Dowagiac Museum director recounts city’s contributions during WWII

Published 10:49 am Friday, December 9, 2016

While the city was an ocean and thousands of miles away from the front lines, Dowagiac was never far from the minds of the soldiers protecting their nation during World War II who called the city home.

An article published in the Sept. 24, 1943, edition of the Dowagiac Daily News demonstrated this fact. The story, written by a reporter with the United Press news agency, was about a group of Dowagiac troops who hosted an informal reunion at the Eagle Club in London.

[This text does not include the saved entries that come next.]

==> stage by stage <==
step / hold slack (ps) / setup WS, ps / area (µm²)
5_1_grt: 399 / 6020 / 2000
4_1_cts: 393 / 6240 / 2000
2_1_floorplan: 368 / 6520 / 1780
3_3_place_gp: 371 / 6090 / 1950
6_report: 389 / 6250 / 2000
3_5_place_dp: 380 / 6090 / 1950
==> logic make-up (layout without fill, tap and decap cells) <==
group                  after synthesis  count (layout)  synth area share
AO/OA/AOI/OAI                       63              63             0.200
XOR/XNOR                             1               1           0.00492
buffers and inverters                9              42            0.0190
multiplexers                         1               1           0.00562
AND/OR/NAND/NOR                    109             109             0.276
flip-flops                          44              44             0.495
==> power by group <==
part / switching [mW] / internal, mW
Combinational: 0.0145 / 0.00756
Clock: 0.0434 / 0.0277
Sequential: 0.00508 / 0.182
From an optimization exercise on the open Yosys and OpenROAD flow, aimed at small area, a short achievable clock period and few clock cycles; shortcuts taken in it are not production practice.
The RTL was checked by simulation tests, not by an equivalence proof against the original design.
No activity file was given, so power comes from the tool's default toggle rates.

===== config.mk =====
export PLATFORM = sky130hd
export DESIGN_NAME = cpu
export DESIGN_NICKNAME = cpu
export VERILOG_FILES = /design/flow/design.v
export SDC_FILE = /design/flow/constraint.sdc
export NUM_CORES = 4
export LEC_CHECK = 0
export CAP_MARGIN = 20
export CORE_MARGIN = 2
export CORE_UTILIZATION = 40
export PLACE_DENSITY = 0.6
export SLEW_MARGIN = 20

===== constraint.sdc =====
create_clock -name core_clock -period 9.0 [get_ports {clk}]
set_input_delay 1.8000 -clock core_clock [delete_from_list [all_inputs] [get_ports {clk}]]
set_output_delay 1.8000 -clock core_clock [all_outputs]
set_load 0.01 [all_outputs]

===== design.v =====
`timescale 10ns / 10ns
module block_ram #(
    parameter DATA = 8,
    parameter SIZE = 65_536,
    localparam ADDR = $clog2(SIZE)
) (
    input clk,
    input write_enable,
    input [DATA - 1:0] data,
    input [ADDR - 1:0] addr,
    output [DATA - 1:0] data_out
);
    logic [DATA - 1:0] mem [SIZE - 1:0];
    logic [DATA - 1:0] out;
    always @ (posedge clk) begin
        if (write_enable) begin
            mem[addr] <= data;
        end
        out <= mem[addr];
    end
    assign data_out = out;
endmodule
`timescale 10ns / 10ns
module arrayblock #(
    parameter ARR_SIZE = 1024,
    localparam ADDR = $clog2(ARR_SIZE)
) (
    input clk,
    input rst,
    input write,
    input trigger,
    input [ADDR - 1:0] addr,
    input [31:0] writevalue,
    output [31:0] readvalue,
    output done
);
    logic [31:0] read_out;
    logic [31:0] write_in;
    logic [ADDR - 1:0] mem_addr;
    logic writing;
    block_ram #(
        .DATA(32),
        .SIZE(ARR_SIZE)
    ) arrmem (
        .clk(clk),
        .write_enable(writing),
        .data(write_in),
        .addr(mem_addr),
        .data_out(read_out)
    );
    logic [1:0] state;
    const logic [1:0] IDLE  = 2'b00;
    const logic [1:0] READ  = 2'b01;
    const logic [1:0] WRITE = 2'b10;
    logic is_done;
    always @ (posedge clk) begin
        case (state)
            IDLE: begin
                writing <= 0;
                is_done <= 0;
            end
            WRITE: begin
                state <= IDLE;
                is_done <= 1;
            end
            READ: begin
                state <= IDLE;
                is_done <= 1;
            end
            default: begin end
        endcase
        if (trigger) begin
            mem_addr <= addr;
            if (write) begin
                writing <= 1;
                state <= WRITE;
                write_in <= writevalue;
            end
            else begin
                writing <= 0;
                state <= READ;
            end
        end
        if (rst) begin
            state <= IDLE;
            write_in <= 32'h0000_0000;
            writing <= 0;
            is_done <= 0;
        end
    end
    assign readvalue[31:0] = read_out[31:0];
    assign done = is_done;
endmodule
`timescale 10ns / 10ns
module stack #(
    parameter STACKDATA = 32,
    parameter STACKSIZE = 65_536
) (
    input clk,
    input rst,
    input push,
    input trigger,
    input [STACKDATA - 1:0] writevalue,
    output [STACKDATA - 1:0] readvalue,
    output done
);
    logic writing;
    logic [STACKDATA - 1:0] word_in;
    logic [STACKDATA - 1:0] word_out;
    logic [15:0] addr;
    block_ram #(
        .DATA(STACKDATA),
        .SIZE(STACKSIZE)
    ) memory (
        .clk(clk),
        .write_enable(writing),
        .data(word_in),
        .addr(addr),
        .data_out(word_out)
    );
    logic [15:0] top_of_stack;
    logic [1:0] state;
    const logic [1:0] IDLE  = 2'b00;
    const logic [1:0] WRITE = 2'b01;
    const logic [1:0] READ  = 2'b10;
    logic is_done;
    always @ (posedge clk) begin
        case (state)
            IDLE: begin
                writing <= 0;
                is_done <= 0;
            end
            WRITE: begin
                top_of_stack <= top_of_stack + 1;
                state <= IDLE;
                is_done <= 1;
            end
            READ: begin
                top_of_stack <= top_of_stack - 1;
                state <= IDLE;
                is_done <= 1;
            end
            default: begin end
        endcase
        if (trigger) begin
            if (push) begin
                writing <= 1;
                state <= WRITE;
                word_in <= writevalue;
                addr <= top_of_stack;
            end
            else begin
                writing <= 0;
                state <= READ;
                addr <= top_of_stack - 1;
            end
        end
        if (rst) begin
            state <= IDLE;
            addr <= 16'h0000;
            top_of_stack <= 16'h0000;
            word_in <= 32'h0000_0000;
            writing <= 0;
            is_done <= 0;
        end
    end
    assign readvalue[STACKDATA - 1:0] = word_out[STACKDATA - 1:0];
    assign done = is_done;
endmodule
`timescale 10ns / 10ns
module alu(
    input [31:0] operand_a,
    input [31:0] operand_b,
    input [3:0] op_select,
    output logic [31:0] result
);
    const logic [3:0] IADD = 4'b0000;
    const logic [3:0] ISUB = 4'b0001;
    const logic [3:0] IMUL = 4'b0010;
    const logic [3:0] INEG = 4'b0101;
    const logic [3:0] ISHL = 4'b1100;
    const logic [3:0] ISHR = 4'b1101;
    const logic [3:0] IAND = 4'b1111;
    const logic [3:0] IOR  = 4'b1000;
    const logic [3:0] IXOR = 4'b1001;
    always_comb
        begin
            case (op_select)
                IADD: begin
                    result = operand_a + operand_b;
                end
                ISUB: begin
                    result = operand_a - operand_b;
                end
                IMUL: begin
                    result = operand_a[15:0] * operand_b[15:0];
                end
                IAND: begin
                    result = operand_a & operand_b;
                end
                IOR: begin
                    result = operand_a | operand_b;
                end
                IXOR: begin
                    result = operand_a ^ operand_b;
                end
                INEG: begin
                    result = ~operand_a + 1;
                end
                ISHL: begin
                    result = operand_a << (operand_b & 32'h0000_001f);
                end
                ISHR: begin
                    result = operand_a >> (operand_b & 32'h0000_001f);
                end
                default: begin
                    result = 32'hXXXX;
                end
            endcase
        end
endmodule
`timescale 10ns / 10ns
module divmod #(
    parameter WIDTH = 32
) (
    input clk,
    input rst,
    input trigger,
    output done,
    input [WIDTH - 1:0] a,
    input [WIDTH - 1:0] b,
    output [WIDTH - 1:0] q,
    output [WIDTH - 1:0] r
);
    logic calc, is_done;
    logic [WIDTH - 1:0] divisor;
    logic [WIDTH - 1:0] quot, rem, quot_next;
    logic [WIDTH:0] acc, acc_next;
    logic [$clog2(WIDTH) - 1:0] iter;
    always_comb begin
        if (acc >= { 1'b0, divisor }) begin
            acc_next = acc - divisor;
            { acc_next, quot_next } = { acc_next[WIDTH - 1:0], quot, 1'b1 };
        end else begin
            { acc_next, quot_next } = { acc, quot } << 1;
        end
    end
    always @ (posedge clk) begin
        if (is_done) begin
            is_done <= 0;
        end
        if (calc) begin
            if (iter == WIDTH - 1) begin
                is_done <= 1;
                calc <= 0;
                quot <= quot_next;
                rem <= acc_next[WIDTH:1];
            end else begin
                iter <= iter + 1;
                acc <= acc_next;
                quot <= quot_next;
            end
        end
        if (rst) begin
            calc <= 0;
            is_done <= 0;
        end
        if (trigger) begin
            calc <= 1;
            iter <= 0;
            divisor <= b;
            { acc, quot } <= { { WIDTH { 1'b0 } }, a, 1'b0 };
        end
    end
    assign q = quot;
    assign r = rem;
    assign done = is_done;
endmodule
localparam NOP = 8'h00;
localparam ICONST_M1 = 8'h02;
localparam ICONST_0  = 8'h03;
localparam ICONST_1  = 8'h04;
localparam ICONST_2  = 8'h05;
localparam ICONST_3  = 8'h06;
localparam ICONST_4  = 8'h07;
localparam ICONST_5  = 8'h08;
localparam BIPUSH = 8'h10;
localparam SIPUSH = 8'h11;
localparam LDC = 8'h12;
localparam ILOAD = 8'h15;
localparam ILOAD_0 = 8'h1a;
localparam ILOAD_1 = 8'h1b;
localparam ILOAD_2 = 8'h1c;
localparam ILOAD_3 = 8'h1d;
localparam ALOAD_0 = 8'h2a;
localparam ALOAD_1 = 8'h2b;
localparam ALOAD_2 = 8'h2c;
localparam ALOAD_3 = 8'h2d;
localparam IALOAD = 8'h2e;
localparam BALOAD = 8'h33;
localparam ISTORE = 8'h36;
localparam ISTORE_0 = 8'h3b;
localparam ISTORE_1 = 8'h3c;
localparam ISTORE_2 = 8'h3d;
localparam ISTORE_3 = 8'h3e;
localparam ASTORE_0 = 8'h4b;
localparam ASTORE_1 = 8'h4c;
localparam ASTORE_2 = 8'h4d;
localparam ASTORE_3 = 8'h4e;
localparam IASTORE = 8'h4f;
localparam BASTORE = 8'h54;
localparam POP = 8'h57;
localparam DUP = 8'h59;
localparam IADD = 8'h60;  
localparam ISUB = 8'h64;  
localparam IMUL = 8'h68;  
localparam IDIV = 8'h6c;  
localparam IREM = 8'h70;  
localparam INEG = 8'h74;  
localparam ISHL = 8'h78;  
localparam ISHR = 8'h7a;  
localparam IAND = 8'h7e;  
localparam IOR  = 8'h80;  
localparam IXOR = 8'h82;  
localparam IINC = 8'h84;  
localparam IFEQ = 8'h99;
localparam IFNE = 8'h9a;
localparam IFLT = 8'h9b;
localparam IFGE = 8'h9c;
localparam IFGT = 8'h9d;
localparam IFLE = 8'h9e;
localparam IF_ICMPEQ = 8'h9f;
localparam IF_ICMPNE = 8'ha0;
localparam IF_ICMPLT = 8'ha1;
localparam IF_ICMPGE = 8'ha2;
localparam IF_ICMPGT = 8'ha3;
localparam IF_ICMPLE = 8'ha4;
localparam GOTO = 8'ha7;
localparam IRETURN = 8'hac;
localparam ARETURN = 8'hb0;
localparam RETURN  = 8'hb1;
localparam INVOKESTATIC = 8'hb8;
localparam NEWARRAY = 8'hbc;
localparam EQ = 3'b000;
localparam NE = 3'b001;
localparam LT = 3'b010;
localparam LE = 3'b011;
localparam GE = 3'b100;
localparam GT = 3'b101;
`timescale 10ns / 10ns
module decoder(
    input [7:0] opcode,
    output [3:0] aluop,
    output isaluop,
    output isdivrem,
    output iscmp,
    output [3:0] cmptype,
    output isargpush,
    output isconstpush,
    output [2:0] constval,
    output isgoto,
    output islvaread,
    output islvawrite,
    output [1:0] lvaindex,
    output isnewarray,
    output isarrread,
    output isarrwrite,
    output ispop,
    output isdup,
    output isldc,
    output isiinc,
    output [1:0] argc,        
    output [1:0] stackargs,   
    output stackwb            
);
    logic [3:0] alu_op;
    logic is_aluop;
    logic is_divrem;
    logic is_cmp;
    logic [3:0] cmp_type;
    logic is_constpush;
    logic [31:0] const_val;
    logic is_argpush;
    logic is_goto;
    logic is_lvaread;
    logic is_lvawrite;
    logic [1:0] lva_index;
    logic is_newarray;
    logic is_arrread;
    logic is_arrwrite;
    logic is_pop;
    logic is_dup;
    logic is_ldc;
    logic is_iinc;
    logic [1:0] arg_c;
    logic [1:0] stack_args;
    logic stack_wb;
    always @ (opcode) begin
        alu_op = 4'h0;
        is_aluop = 0;
        is_divrem = 0;
        is_cmp = 0;
        cmp_type = 4'h0;
        is_argpush = 0;
        is_goto = 0;
        is_lvaread = 0;
        is_lvawrite = 0;
        lva_index = 2'b00;
        is_newarray = 0;
        is_arrread = 0;
        is_arrwrite = 0;
        is_pop = 0;
        is_dup = 0;
        is_ldc = 0;
        is_iinc = 0;
        arg_c = 2'b00;
        stack_args = 2'b00;
        stack_wb = 0;
        is_constpush = 0;
        const_val = 3'b000;
        casez (opcode)
            NOP: begin end  
              8'h0?: begin
                is_constpush = 1;
                case (opcode[3:0])
                    4'h2: begin const_val = 3'b111; end  
                    4'h3: begin const_val = 3'b000; end  
                    4'h4: begin const_val = 3'b001; end  
                    4'h5: begin const_val = 3'b010; end  
                    4'h6: begin const_val = 3'b011; end  
                    4'h7: begin const_val = 3'b100; end  
                    4'h8: begin const_val = 3'b101; end  
                    default: begin end
                endcase
                stack_wb = 1;
            end
            SIPUSH: begin
                is_argpush = 1;
                arg_c = 2'b10;
                stack_wb = 1;
            end
            BIPUSH: begin
                is_argpush = 1;
                arg_c = 2'b01;
                stack_wb = 1;
            end
            LDC: begin
                is_ldc = 1;
                arg_c = 2'b01;
                stack_wb = 1;
            end
            ILOAD: begin
                is_lvaread = 1;
                arg_c = 2'b01;
                stack_wb = 1;
            end
              8'h1?: begin
                is_lvaread = 1;
                case (opcode[3:0])
                    4'ha: begin lva_index = 2'b00; end  
                    4'hb: begin lva_index = 2'b01; end  
                    4'hc: begin lva_index = 2'b10; end  
                    4'hd: begin lva_index = 2'b11; end  
                    default: begin end
                endcase
                stack_wb = 1;
            end
            IALOAD: begin
                is_arrread = 1;
                stack_args = 2'b10;
                stack_wb = 1;
            end
              8'h2?: begin
                is_lvaread = 1;
                case (opcode[3:0])
                    4'ha: begin lva_index = 2'b00; end  
                    4'hb: begin lva_index = 2'b01; end  
                    4'hc: begin lva_index = 2'b10; end  
                    4'hd: begin lva_index = 2'b11; end  
                    default: begin end
                endcase
                stack_wb = 1;
            end
            BALOAD: begin
                is_arrread = 1;
                stack_args = 2'b10;
                stack_wb = 1;
            end
            ISTORE: begin
                is_lvawrite = 1;
                arg_c = 2'b01;
                stack_args = 2'b01;
            end
              8'h3?: begin
                is_lvawrite = 1;
                case (opcode[3:0])
                    4'hb: begin lva_index = 2'b00; end  
                    4'hc: begin lva_index = 2'b01; end  
                    4'hd: begin lva_index = 2'b10; end  
                    4'he: begin lva_index = 2'b11; end  
                    default: begin end
                endcase
                stack_args = 2'b01;
            end
            IASTORE: begin
                is_arrwrite = 1;
                stack_args = 2'b11;
            end
              8'h4?: begin
                is_lvawrite = 1;
                case (opcode[3:0])
                    4'hb: begin lva_index = 2'b00; end  
                    4'hc: begin lva_index = 2'b01; end  
                    4'hd: begin lva_index = 2'b10; end  
                    4'he: begin lva_index = 2'b11; end  
                    default: begin end
                endcase
                stack_args = 2'b01;
            end
            BASTORE: begin
                is_arrwrite = 1;
                stack_args = 2'b11;
            end
            POP: begin
                is_pop = 1;
                stack_args = 2'b01;
            end
            DUP: begin
                is_dup = 1;
                stack_args = 2'b01;
            end
              8'h6?: begin
                alu_op = {opcode[7], opcode[4], opcode[3], opcode[2]};
                is_aluop = 1;
                stack_args = 2'b10;
                stack_wb = 1;
                if (opcode == IDIV) begin
                    is_divrem = 1;
                end
            end
            INEG: begin
                alu_op = 4'b0101;
                is_aluop = 1;
                stack_args = 2'b01;
                stack_wb = 1;
            end
              8'h7?: begin
                if (opcode[3]) begin  
                    alu_op = {~opcode[7], opcode[4], opcode[2], opcode[1]};
                end
                else begin  
                    alu_op = {opcode[7], opcode[4], opcode[3], opcode[2]};
                    is_divrem = 1;
                end
                is_aluop = 1;
                stack_args = 2'b10;
                stack_wb = 1;
            end
            IINC: begin
                is_iinc = 1;
                arg_c = 2'b10;
            end
              8'h8?: begin
                alu_op = {opcode[7], opcode[4], opcode[2], opcode[1]};
                is_aluop = 1;
                stack_args = 2'b10;
                stack_wb = 1;
            end
            GOTO: begin
                arg_c = 2'b10;
                is_goto = 1;
            end
            IRETURN: begin end
            ARETURN: begin end
            RETURN: begin end
            NEWARRAY: begin
                is_newarray = 1;
                arg_c = 2'b01;
                stack_args = 2'b01;
                stack_wb = 1;
            end
              8'b10??????: begin
                if (opcode >= 8'h99 || opcode <= 8'ha4) begin
                    is_cmp = 1;
                    case (opcode[3:0])
                        4'h9: begin
                            stack_args = 2'b01;
                            cmp_type[2:0] = EQ;
                        end
                        4'ha: begin
                            stack_args = 2'b01;
                            cmp_type[2:0] = NE;
                        end
                        4'hb: begin
                            stack_args = 2'b01;
                            cmp_type[2:0] = LT;
                        end
                        4'hc: begin
                            stack_args = 2'b01;
                            cmp_type[2:0] = GE;
                        end
                        4'hd: begin
                            stack_args = 2'b01;
                            cmp_type[2:0] = GT;
                        end
                        4'he: begin
                            stack_args = 2'b01;
                            cmp_type[2:0] = LE;
                        end
                        4'hf: begin
                            stack_args = 2'b10;
                            cmp_type[3] = 1;
                            cmp_type[2:0] = EQ;
                        end
                        4'h0: begin
                            stack_args = 2'b10;
                            cmp_type[3] = 1;
                            cmp_type[2:0] = NE;
                        end
                        4'h1: begin
                            stack_args = 2'b10;
                            cmp_type[3] = 1;
                            cmp_type[2:0] = LT;
                        end
                        4'h2: begin
                            stack_args = 2'b10;
                            cmp_type[3] = 1;
                            cmp_type[2:0] = GE;
                        end
                        4'h3: begin
                            stack_args = 2'b10;
                            cmp_type[3] = 1;
                            cmp_type[2:0] = GT;
                        end
                        4'h4: begin
                            stack_args = 2'b10;
                            cmp_type[3] = 1;
                            cmp_type[2:0] = LE;
                        end
                        default: begin end
                    endcase
                    arg_c = 2'b10;
                end
            end
            default: begin
                alu_op = 4'hX;
            end
        endcase
    end
    assign aluop = alu_op;
    assign isaluop = is_aluop;
    assign isdivrem = is_divrem;
    assign iscmp = is_cmp;
    assign cmptype = cmp_type;
    assign isargpush = is_argpush;
    assign isgoto = is_goto;
    assign islvaread = is_lvaread;
    assign islvawrite = is_lvawrite;
    assign lvaindex = lva_index;
    assign isnewarray = is_newarray;
    assign isarrread = is_arrread;
    assign isarrwrite = is_arrwrite;
    assign ispop = is_pop;
    assign isdup = is_dup;
    assign isldc = is_ldc;
    assign isiinc = is_iinc;
    assign argc = arg_c;
    assign stackargs = stack_args;
    assign stackwb = stack_wb;
    assign isconstpush = is_constpush;
    assign constval = const_val;
endmodule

Quoting from the article, Dowagiac Area History Museum Director Steve Arseneau said the men talked about a range of subjects, from “Indian Lake, the brisk air at home, squirrel hunting — and girls.”

“Once they determined that most of the girls back home were getting married, they banned girl talk,”
Arseneau said.

While visions of their hometown never left the troops fighting in the world’s bloodiest conflict, neither did the thoughts of those brave soldiers escape the men and women who stayed behind in The Grand Old City.

Arseneau talked about how Dowagiac changed during World War II and how the city shifted its industrial might behind the war effort during his presentation at the local museum Wednesday — the 75th anniversary of the Pearl Harbor attack — entitled “Dowagiac During World War II.” The director’s program closed out the Dowagiac Area History Museum’s fall lecture series, with more than 100 people packing inside the downtown building’s basement to listen.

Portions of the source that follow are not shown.